Save or die or single die roll deaths do happen, but... at least in the games I played in they were largely used (a) against NPCs by the PCs, (b) against PCs when they did something really stupid (doing nothing to avoid meeting a medusa's gaze), or (c) when the other PCs or DM could do something to keep the character going. I know some people who played meat grinder games, but that's just not central to what I'd call the 1e experience. Tthe game's ability to support a meat grinder game probably is essential to 1e, though. Still, enough of the games handwaved that away that I really don't think most tables honestly played that way once players started to actually roleplay their characters and not treat the game as a competitive DM vs PCs metagame dungeon crawl challenge (a la, Tomb of Horrors). I think that style of play has largely been subsumed by by modern video games which just do it better and on tap. I don't think it was a surprise that most of the people I knew who liked D&D but never played always assumed the game was full of save-or-die effects, while the people I knew who played the game regularly just didn't use that very often or only used it in ways that could be mitigated if the players were careful. That might be my personal experience or my own hindsight, but that's what I remember.
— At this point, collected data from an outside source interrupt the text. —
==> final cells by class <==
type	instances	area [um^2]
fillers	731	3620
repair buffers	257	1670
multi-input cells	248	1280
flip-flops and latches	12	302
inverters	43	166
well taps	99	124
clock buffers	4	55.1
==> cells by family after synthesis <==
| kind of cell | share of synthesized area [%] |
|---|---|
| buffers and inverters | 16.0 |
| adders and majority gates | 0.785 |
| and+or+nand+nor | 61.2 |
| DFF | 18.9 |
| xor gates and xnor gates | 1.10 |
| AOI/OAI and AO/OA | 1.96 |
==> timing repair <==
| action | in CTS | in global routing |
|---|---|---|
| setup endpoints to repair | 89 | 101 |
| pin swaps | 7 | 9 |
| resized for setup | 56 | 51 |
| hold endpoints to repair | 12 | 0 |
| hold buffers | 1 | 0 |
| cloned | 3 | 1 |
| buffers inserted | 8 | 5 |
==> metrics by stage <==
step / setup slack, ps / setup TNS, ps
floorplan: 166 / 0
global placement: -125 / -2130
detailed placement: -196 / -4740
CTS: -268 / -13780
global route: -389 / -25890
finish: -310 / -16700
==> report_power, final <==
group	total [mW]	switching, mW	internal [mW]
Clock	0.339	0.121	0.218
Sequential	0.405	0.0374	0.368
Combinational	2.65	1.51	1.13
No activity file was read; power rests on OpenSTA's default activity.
<file path="src/rtl/bshifter_pipe.sv">
// bshifter_pipe: pipelined multifunction barrel shifter (rotate, logical shift,
// arithmetic shift, left or right) on a W-bit word. There is one register stage
// per shift-amount bit: stage k applies a shift of 2^k when its amount bit is set.
// Each operand travels down the pipe together with its control fields.
//
// Optional feature macro: BSH_FLAGS_EN
//   defined   -> extra outputs zero (y == 0) and cout (last bit shifted or rotated
//                out), registered alongside y and out_valid.
//   undefined -> those ports and their logic are absent.
//
// Handshake: a transfer happens on a rising clock edge when valid and ready are
// both high. valid and its payload stay stable until taken; ready may depend on
// the downstream ready. Here stall = out_valid & ~out_ready, in_ready = ~stall,
// and every stage advances together when not stalled and holds otherwise.
// Bubbles move down the pipe as valid=0 slots and are never compacted.
module bshifter_pipe #(
    parameter  int W  = 32,
    localparam int AW = $clog2(W)
) (
    input  logic          clk,
    input  logic          reset,
    input  logic          in_valid,
    output logic          in_ready,
    input  logic [W-1:0]  a,
    input  logic [AW-1:0] amt,
    input  logic          lr,
    input  logic [1:0]    op,
    output logic          out_valid,
    input  logic          out_ready,
    output logic [W-1:0]  y
`ifdef BSH_FLAGS_EN
    ,
    output logic          zero,
    output logic          cout
`endif
);

    // Operation encodings; 2'b01 (logical shift) is the default path with zero fill.
    localparam logic [1:0] OP_ROT  = 2'b00;
    localparam logic [1:0] OP_ASH  = 2'b10;
    localparam logic [1:0] OP_PASS = 2'b11;

    logic stall;
    logic advance;

    assign stall    = out_valid & ~out_ready;
    assign advance  = ~stall;
    assign in_ready = advance;

    for (genvar k = 0; k < AW; k++) begin : g_stage
        localparam int           S       = 1 << k;
        // Top S bits set: the sign fill pattern for an arithmetic right shift by S.
        localparam logic [W-1:0] HI_MASK = ~({W{1'b1}} >> S);

        // Stage inputs. amt_i only carries the amount bits still to be applied,
        // with bit 0 being the one this stage consumes.
        logic             v_i;
        logic [W-1:0]     d_i;
        logic [AW-1-k:0]  amt_i;
        logic             lr_i;
        logic [1:0]       op_i;
        logic             fill_i;

        // Stage result before and after the register.
        logic [W-1:0]     d_n;
        logic             v_q;
        logic [W-1:0]     d_q;
`ifdef BSH_FLAGS_EN
        logic             c_i;
        logic             c_n;
        logic             c_q;
`endif

        if (k == 0) begin : g_src
            // First stage takes the operand straight from the input port; the sign
            // bit is sampled here so arithmetic fill follows the original a[W-1].
            assign v_i    = in_valid;
            assign d_i    = a;
            assign amt_i  = amt;
            assign lr_i   = lr;
            assign op_i   = op;
            assign fill_i = a[W-1];
`ifdef BSH_FLAGS_EN
            assign c_i    = 1'b0;
`endif
        end else begin : g_src
            assign v_i    = g_stage[k-1].v_q;
            assign d_i    = g_stage[k-1].d_q;
            assign amt_i  = g_stage[k-1].g_ctl.amt_q;
            assign lr_i   = g_stage[k-1].g_ctl.lr_q;
            assign op_i   = g_stage[k-1].g_ctl.op_q;
            assign fill_i = g_stage[k-1].g_ctl.fill_q;
`ifdef BSH_FLAGS_EN
            assign c_i    = g_stage[k-1].c_q;
`endif
        end

        // Apply a shift of S positions when this stage's amount bit is set.
        always_comb begin
            d_n = d_i;
`ifdef BSH_FLAGS_EN
            c_n = c_i;
`endif
            if (amt_i[0] && (op_i != OP_PASS)) begin
                if (lr_i) begin
                    // Left: arithmetic left is identical to logical left.
                    d_n = d_i << S;
                    if (op_i == OP_ROT) begin
                        d_n = d_n | (d_i >> (W - S));
                    end
`ifdef BSH_FLAGS_EN
                    c_n = d_i[W-S];
`endif
                end else begin
                    d_n = d_i >> S;
                    if (op_i == OP_ROT) begin
                        d_n = d_n | (d_i << (W - S));
                    end else if ((op_i == OP_ASH) && fill_i) begin
                        d_n = d_n | HI_MASK;
                    end
`ifdef BSH_FLAGS_EN
                    c_n = d_i[S-1];
`endif
                end
            end
        end

        // Data/valid register of this stage; holds while the pipe is stalled.
        always_ff @(posedge clk or posedge reset) begin
            if (reset) begin
                v_q <= 1'b0;
                d_q <= '0;
`ifdef BSH_FLAGS_EN
                c_q <= 1'b0;
`endif
            end else if (advance) begin
                v_q <= v_i;
                d_q <= d_n;
`ifdef BSH_FLAGS_EN
                c_q <= c_n;
`endif
            end
        end

        // Control fields only travel as far as the last stage that needs them.
        if (k < AW - 1) begin : g_ctl
            logic [AW-2-k:0] amt_q;
            logic            lr_q;
            logic [1:0]      op_q;
            logic            fill_q;

            // Carry the remaining amount bits and op controls beside the data.
            always_ff @(posedge clk or posedge reset) begin
                if (reset) begin
                    amt_q  <= '0;
                    lr_q   <= 1'b0;
                    op_q   <= 2'b00;
                    fill_q <= 1'b0;
                end else if (advance) begin
                    amt_q  <= amt_i[AW-1-k:1];
                    lr_q   <= lr_i;
                    op_q   <= op_i;
                    fill_q <= fill_i;
                end
            end
        end
    end

    // The result comes directly from the last stage register: no path from a to y.
    assign out_valid = g_stage[AW-1].v_q;
    assign y         = g_stage[AW-1].d_q;

`ifdef BSH_FLAGS_EN
    logic zero_q;

    // Zero flag is computed from the last stage's next value so it lines up with y;
    // bubbles always load 0.
    always_ff @(posedge clk or posedge reset) begin
        if (reset) begin
            zero_q <= 1'b0;
        end else if (advance) begin
            zero_q <= g_stage[AW-1].v_i & (g_stage[AW-1].d_n == '0);
        end
    end

    assign zero = zero_q;
    assign cout = g_stage[AW-1].c_q;
`endif

endmodule
</file>
<file path="config.mk">
export PLATFORM = sky130hd
export DESIGN_NAME = bshifter_pipe
export DESIGN_NICKNAME = d
export VERILOG_FILES = /design/src/rtl/bshifter_pipe.sv
export SDC_FILE = /design/constraint.sdc
export NUM_CORES = 1
export LEC_CHECK = 0
export CAP_MARGIN = 20
export CORE_AREA = 2 2 182 112
export CTS_CLUSTER_DIAMETER = 100
export CTS_CLUSTER_SIZE = 30
export DETAILED_ROUTE_END_ITERATION = 10
export DIE_AREA = 0 0 184 114
export PLACE_DENSITY_LB_ADDON = 0.05
export RECOVER_POWER = 100
export SLEW_MARGIN = 20
export SYNTH_ARGS = -nofsm -noshare
export SYNTH_HDL_FRONTEND = slang
export SYNTH_SLANG_ARGS = --single-unit
</file>
<file path="constraint.sdc">
create_clock -name clk -period 5.9 [get_ports clk]
set_clock_uncertainty 0.05 [all_clocks]
set_input_delay 0.59 -clock clk [delete_from_list [all_inputs] [get_ports clk]]
set_output_delay 0.59 -clock clk [all_outputs]
set_load 0.01 [all_outputs]
</file>
==> metrics, run 1 <==
Util after Layout=0.584; GRT overflow=0; clock sink total=191; met1 WL=13900 um; Initial Util=0.517; critical path class=primary input to flop; Core ar.=19500 um^2; first drt pass iteration count=5; status=finished with violations; routed wire length=26200 um; mux contribution to synthesized area=0.0799; startpoint types=primary input; maximum VDD drop=0.000612 V; DP Wirelength=17300 um; CP arrival=3.72 ns; Adder-Cell Fraction of Synth Area=0.00112; worst-skew pair later-pin latency=0.43 ns; Final WS setup=2.49 ns; worst hold slack=0.410 ns; asr flop ratio synth=1.00; Simple-Gate Fraction of Synth Area=0.172; CTS HTree Levels=4; PostCTS Resize Cnt=0; metal3 WL=1610 um; number of synthesized flops with an enable pin=0; max-slew violation count=17; Reg area=4780 um^2; Post-CTS Hold Buffers=0; Avg Inst Size Synth=9.21 um^2; DIE HEIGHT=114 um; Highest Clock Rate=293 MHz; DR vias=8223; measured slew at the worst slew-check pin=2.16 ns; pwr/cell area=550 nW/um^2; gr usage total=0.261; ANT cells=0; Req. time, crit path=6.21 ns; Post-route DRC=0; Hold Vio Cnt, Final=0; largest family of logic cells by synthesized area=compound AO/OA/AOI/OAI gates; Vias/cell=6.00; CP max FO=89; top sig layer=met5; largest area contributor in the netlist=dfrtp_1; HP Start=g_stage[3].v_q; max_cap viols=1; Power Total=6270 uW; Setup crit start=out_ready; DR iter-0 viols=1013; Post-Syn Area=10100 um^2; clock root cell=clkbuf_16; Final TNS setup=0 ns; total CTS buffers=17; Synth Instances=1095; Leak Pwr=0.00463 uW; Final Critical Period=3.41 ns; vias in the first global route=7445; Multi-input gate area=4840 um^2; share of the synthesized area in the top cell type=0.474; count leader, synth=nand2_1; Fillers=1771; RSZ-0062 raised after global routing=false; worst r2r src=out_valid; fin nets=1152; gp weighted congestion=0.763; Post-Place Setup Slack=3.16 ns; Port Buf Inserts=77; sequential fraction of the synthesis area=0.474; Row Count=40; layout cells sized above 1=0.0885; Synth area leaders=dfrtp_1 (47%), nand2_1 (8.5%), a211oi_1 (6.3%); I/O pins=78; # Post-CTS Setup Buffers=0; met2 routed WL=10400 um; Post-Syn Nets=1139; Synth Register Bits=191; initial antenna violation count=0; average wire per standard cell=19.1 um; Synth top cells by count=nand2_1 (228), dfrtp_1 (191), o21ai_0 (112), a211oi_1 (85), nor2_1 (71); failing checks=capacitance limit, slew limit; DIE AREA=21000 um^2; post-synthesis xor/xnor area fraction=0; period utilisation layout=0.578; count of final setup violators=0; number of distinct library cells after synthesis=34; Area Growth Syn to Fin=13.0%; global-route wire length before repair=42700 um; CTS tree=done; clock buffer depth=2; Ys Warns=0; remaining antenna violation count after routing=0; CP endpoint kind=flop; Most used DFF post-synth=dfrtp_1; Rel. slew slack=-0.445; worst hold path class=flop to flop; Chip Width=184 um; post-synthesis compound-gate area fraction=0.227; largest net degree at the start of global routing=203; Clock transition at path regs=0.07 ns
==> kinds of logic (layout without fill, tap and decap cells) <==
| kind of cell | count (synthesis) | after routing |
|---|---|---|
| and+or+nand+nor | 392 | 392 |
| AOI/OAI and AO/OA | 334 | 334 |
| DFF | 191 | 191 |
| buffers and inverters | 102 | 126 |
| muxes | 75 | 75 |
| adders and majority gates | 1 | 1 |
==> area by class of cell <==
cell class              instances  share of cell area
flip-flops and latches        191               0.419
multi-input cells             802               0.425
repair buffers                 91              0.0779
well taps                     252              0.0277
inverters                       5             0.00208
clock inverters                12              0.0101
clock buffers                  18              0.0385
==> power by group <==
part | switching (uW) | leakage, uW | internal (uW) | total [uW]
Clock | 525 | 0.000252 | 591 | 1120
Combinational | 1380 | 0.00208 | 1080 | 2470
Sequential | 753 | 0.00230 | 1930 | 2690
<file path="src/rtl/serial_sub_pkg.sv">
// Shared definitions for the bit-serial subtractor.
// Contents:
//   SUB_WIDTH_DEFAULT - default operand/result width
//   state_e           - FSM state encoding (IDLE=0, SHIFT=1, DONE=2; 3 is illegal)
package serial_sub_pkg;

  localparam int unsigned SUB_WIDTH_DEFAULT = 4;

  typedef enum logic [1:0] {
    ST_IDLE  = 2'd0,
    ST_SHIFT = 2'd1,
    ST_DONE  = 2'd2
  } state_e;

endpackage

</file>
<file path="src/rtl/full_sub_1bit.sv">
// One-bit full subtractor cell, the subtracting twin of the adder's 1-bit
// full-adder cell. Purely combinational.
// Ports:
//   a    - minuend bit
//   b    - subtrahend bit
//   bin  - borrow in
//   d    - difference bit, a ^ b ^ bin
//   bout - borrow out, set when a < b + bin
module full_sub_1bit (
  input  logic a,
  input  logic b,
  input  logic bin,
  output logic d,
  output logic bout
);

  assign d    = a ^ b ^ bin;
  // Borrow when b exceeds a outright, or when the bits tie and a borrow is pending.
  assign bout = (~a & b) | (~(a ^ b) & bin);

endmodule

</file>
<file path="src/rtl/serial_sub_4bit.sv">
// Bit-serial subtractor: diff = a - b - bin, one bit per clock, LSB first,
// through a single full_sub_1bit cell and a borrow flop.
// Ports:
//   clk   - clock, rising edge
//   rst   - synchronous active-high reset
//   start - request, only sampled in IDLE
//   a, b  - minuend / subtrahend, captured on the accepting edge
//   bin   - borrow in, captured on the accepting edge
//   diff  - result, held from done until the next accepted start
//   bout  - final borrow out, same hold rule as diff
//   busy  - high while in SHIFT or DONE
//   done  - one-cycle pulse when diff/bout become valid
module serial_sub_4bit
  import serial_sub_pkg::*;
#(
  parameter int unsigned WIDTH = SUB_WIDTH_DEFAULT
) (
  input  logic             clk,
  input  logic             rst,
  input  logic             start,
  input  logic [WIDTH-1:0] a,
  input  logic [WIDTH-1:0] b,
  input  logic             bin,
  output logic [WIDTH-1:0] diff,
  output logic             bout,
  output logic             busy,
  output logic             done
);

  localparam int unsigned      CNT_W    = (WIDTH > 1) ? $clog2(WIDTH) : 1;
  localparam logic [CNT_W-1:0] LAST_BIT = CNT_W'(WIDTH - 1);

  state_e           state_q, state_d;
  logic [WIDTH-1:0] a_q, a_d;
  logic [WIDTH-1:0] b_q, b_d;
  logic [WIDTH-1:0] res_q, res_d;
  logic [WIDTH-1:0] diff_q, diff_d;
  logic [CNT_W-1:0] cnt_q, cnt_d;
  logic             br_q, br_d;
  logic             bout_q, bout_d;
  logic             busy_q, busy_d;
  logic             done_q, done_d;
  logic             d_s;
  logic             br_next_s;

  full_sub_1bit u_cell (
    .a    (a_q[0]),
    .b    (b_q[0]),
    .bin  (br_q),
    .d    (d_s),
    .bout (br_next_s)
  );

  // Next-state, datapath and output-register logic.
  always_comb begin
    state_d = state_q;
    a_d     = a_q;
    b_d     = b_q;
    res_d   = res_q;
    diff_d  = diff_q;
    cnt_d   = cnt_q;
    br_d    = br_q;
    bout_d  = bout_q;
    done_d  = 1'b0;

    case (state_q)
      ST_IDLE: begin
        if (start) begin
          state_d = ST_SHIFT;
          a_d     = a;
          b_d     = b;
          br_d    = bin;
          cnt_d   = {CNT_W{1'b0}};
          res_d   = {WIDTH{1'b0}};
        end else begin
          state_d = ST_IDLE;
        end
      end
      ST_SHIFT: begin
        res_d = {d_s, res_q[WIDTH-1:1]};
        a_d   = {1'b0, a_q[WIDTH-1:1]};
        b_d   = {1'b0, b_q[WIDTH-1:1]};
        br_d  = br_next_s;
        cnt_d = cnt_q + CNT_W'(1);
        if (cnt_q == LAST_BIT) begin
          // The last bit is still in flight, so publish the shifted value
          // directly; diff/bout and done then appear together on DONE entry.
          state_d = ST_DONE;
          diff_d  = {d_s, res_q[WIDTH-1:1]};
          bout_d  = br_next_s;
          done_d  = 1'b1;
        end else begin
          state_d = ST_SHIFT;
        end
      end
      ST_DONE: begin
        state_d = ST_IDLE;
      end
      default: begin
        // The unused encoding falls back to IDLE.
        state_d = ST_IDLE;
      end
    endcase

    busy_d = (state_d == ST_SHIFT) || (state_d == ST_DONE);
  end

  // State and datapath registers with synchronous reset.
  always_ff @(posedge clk) begin
    if (rst) begin
      state_q <= ST_IDLE;
      a_q     <= {WIDTH{1'b0}};
      b_q     <= {WIDTH{1'b0}};
      res_q   <= {WIDTH{1'b0}};
      diff_q  <= {WIDTH{1'b0}};
      cnt_q   <= {CNT_W{1'b0}};
      br_q    <= 1'b0;
      bout_q  <= 1'b0;
      busy_q  <= 1'b0;
      done_q  <= 1'b0;
    end else begin
      state_q <= state_d;
      a_q     <= a_d;
      b_q     <= b_d;
      res_q   <= res_d;
      diff_q  <= diff_d;
      cnt_q   <= cnt_d;
      br_q    <= br_d;
      bout_q  <= bout_d;
      busy_q  <= busy_d;
      done_q  <= done_d;
    end
  end

  assign diff = diff_q;
  assign bout = bout_q;
  assign busy = busy_q;
  assign done = done_q;

endmodule
</file>
<file path="config.mk">
export PLATFORM = sky130hd
export DESIGN_NAME = serial_sub_4bit
export DESIGN_NICKNAME = d
export VERILOG_FILES = /design/src/rtl/serial_sub_pkg.sv /design/src/rtl/full_sub_1bit.sv /design/src/rtl/serial_sub_4bit.sv
export SDC_FILE = /design/constraint.sdc
export NUM_CORES = 1
export LEC_CHECK = 0
export ABC_CLOCK_PERIOD_IN_PS = 1600
export BUFFER_PORTS_ARGS = -buffer_cell sky130_fd_sc_hd__buf_4
export CAP_MARGIN = 5
export CORE_MARGIN = 2
export CORE_UTILIZATION = 54
export CTS_BUF_LIST = sky130_fd_sc_hd__clkbuf_4
export CTS_CLUSTER_DIAMETER = 80
export CTS_CLUSTER_SIZE = 25
export DETAILED_ROUTE_END_ITERATION = 7
export PLACE_DENSITY = 0.79
export SLEW_MARGIN = 20
export SYNTH_ARGS = -nofsm -noshare
export SYNTH_HDL_FRONTEND = slang
export SYNTH_SLANG_ARGS = --single-unit
</file>
<file path="constraint.sdc">
create_clock -name clk -period 1.6 [get_ports clk]
set_input_delay 0.24 -clock clk [delete_from_list [all_inputs] [get_ports clk]]
set_output_delay 0.24 -clock clk [all_outputs]
set_load 0.01 [all_outputs]
</file>
* Word level (Yosys, flattened, before mapping)
Cells that the tools add are included. Widths: inputs -> output; s select.
Storage, ports and cells: register bits 24, output and inout port bits 7, bits of input ports 12, word-level logic and storage cells 44
Operators by class: muxes and demuxes 14, bitwise operators 8, reductions and logical operators 6, equal/unequal tests 5, add/subtract/negate cells 1
Operators with widths (count):
- $pmux 4 s2 | 3
- $mux 4 | 3
- $pmux 2 s2 | 2
- $eq 2x1->1 const B | 2
- $eq 2x2->1 const B | 2
- $mux 2 | 2
- $reduce_and 2->1 | 2
- $mux 1 | 3
- $not 1->1 | 3
- $add 2x1->2 const B | 1
- $and 1x1->1 | 2
- $logic_not 2->1 | 1
- $ne 2x2->1 const B | 1
- $pmux 1 s2 | 1
- $reduce_bool 2->1 | 1
- $reduce_or 2->1 | 1
- $xor 1x1->1 | 2
- $logic_or 1x1->1 | 1
- $or 1x1->1 | 1

* Depth between registers and ports, before layout
Gate-level depths: netlist of the first run.
word-level depth 5, mapped depth 5, depth with buffers taken out 5

* Hierarchy
Synthesis of the first run repeated with hierarchy kept, for this count alone.
Second synthesis, totals: cells, all modules 96, area total of the unflattened synthesis 917.1 sq um
Modules (own cells, without submodules):
- serial_sub_4bit | area an instance 885.8 sq um, times used 1, seq. area each 460.4 sq um, cells each 92
- full_sub_1bit | area an instance 31.3 sq um, times used 1, seq. area each 0.0 sq um, cells each 4

* Worst setup path before layout of the first run
Ideal clock, no wire load.
path kind register to register, start reg b_q[0], end reg res_q[3], path slack 427 ps, clock period less this slack 1173 ps, library setup time 128 ps, required time 1472 ps, arrival 1045 ps, path buffers 0, stages on the path, launching flop included 5, cell sequence dfxtp_1 > inv_1 > fa_1 > a22oi_1 > nor2_1
Between the ends: cells in the longest elaborated chain, start to end 3
Ends and longest elaborated chain:
- start: declaration | RTL line serial_sub_4bit.sv:35 | logic [WIDTH-1:0] b_q, b_d;
- start signal: assignment | RTL line serial_sub_4bit.sv:113 | b_q <= {WIDTH{1'b0}};
- $xor 1x1->1 (2 in a row) | RTL line full_sub_1bit.sv:17 | assign d = a ^ b ^ bin;
- net d_s | RTL line serial_sub_4bit.sv:43 | logic d_s;
- $pmux 4 s2 | RTL line serial_sub_4bit.sv:66 | case (state_q)
- end signal: assignment | RTL line serial_sub_4bit.sv:114 | res_q <= {WIDTH{1'b0}};
- end signal: assignment | RTL line serial_sub_4bit.sv:125 | res_q <= res_d;
- end: declaration | RTL line serial_sub_4bit.sv:36 | logic [WIDTH-1:0] res_q, res_d;
The timed path passes the listed nets, and every way through them passes these cells. A chain may end at the register's enable or synchronous reset.

* Worst setup path in the final report of the first run
start reg state_q[0], end reg bout_q, in the netlist bout
Between the ends: cells in the longest elaborated chain, start to end 2
Ends and longest elaborated chain:
- start: declaration | RTL line serial_sub_4bit.sv:33 | state_e state_q, state_d;
- start signal: assignment | RTL line serial_sub_4bit.sv:122 | state_q <= state_d;
- $eq 2x1->1 | RTL line serial_sub_4bit.sv:66
- $reduce_and 2->1 (no line)
- end signal: assignment | RTL line serial_sub_4bit.sv:129 | bout_q <= bout_d;
- end: declaration | RTL line serial_sub_4bit.sv:40 | logic bout_q, bout_d;
No other way between the ends.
In terms of gameplay settings, the themes of the campaign setting and motivations of the PCs will strongly favor colonialism and will glorify noble station and feudalism in the same way that myths, legends, and fairy tales tend to do. On the one hand, this means the game can be focused on wide open, untamed, wilderness exploration. Spelunking ancient dungeons, discovering lost treasures, fighting fantastic monsters. High adventure reminiscent of the European and white American expansion into the American west or African jungle.
On the other hand, it's overtly human-centric (in some cases to the point of xenophobia) and is about expanding human influence in the world even if the characters (or players!) don't realize it. The PCs are the vanguard of human civilization taking over the world; the first steps to bringing order to wilderness. That's why the original alignments were Law vs Chaos (even if it was cribbed from Three Hearts Three Lions) instead of Good vs Evil. That's why you end up building a stronghold; your characters are expected to conquer a region and rule over it and extract wealth from the land. You'll oversee clear cutting of forests for building materials and establishment of vast farmlands to feed the settling populace as you use your armies to drive out the monsters and goblinoids formerly living there.
In short, I would consider the 1e feel to be the
core OSR principals combined with generally poor game design and overall cumbersome game mechanics. Plus some questionable gameplay themes when looked at objectively, even if the idea is just to emulate romantic fantasy epics, fairy tales, mythologies, and legends.
What do I think Frog God Games means by a 1e feel?
My guess is that Frog God Games is thinking more OSR principals and adventure modules that lack a connected plotline and can be dropped in anywhere.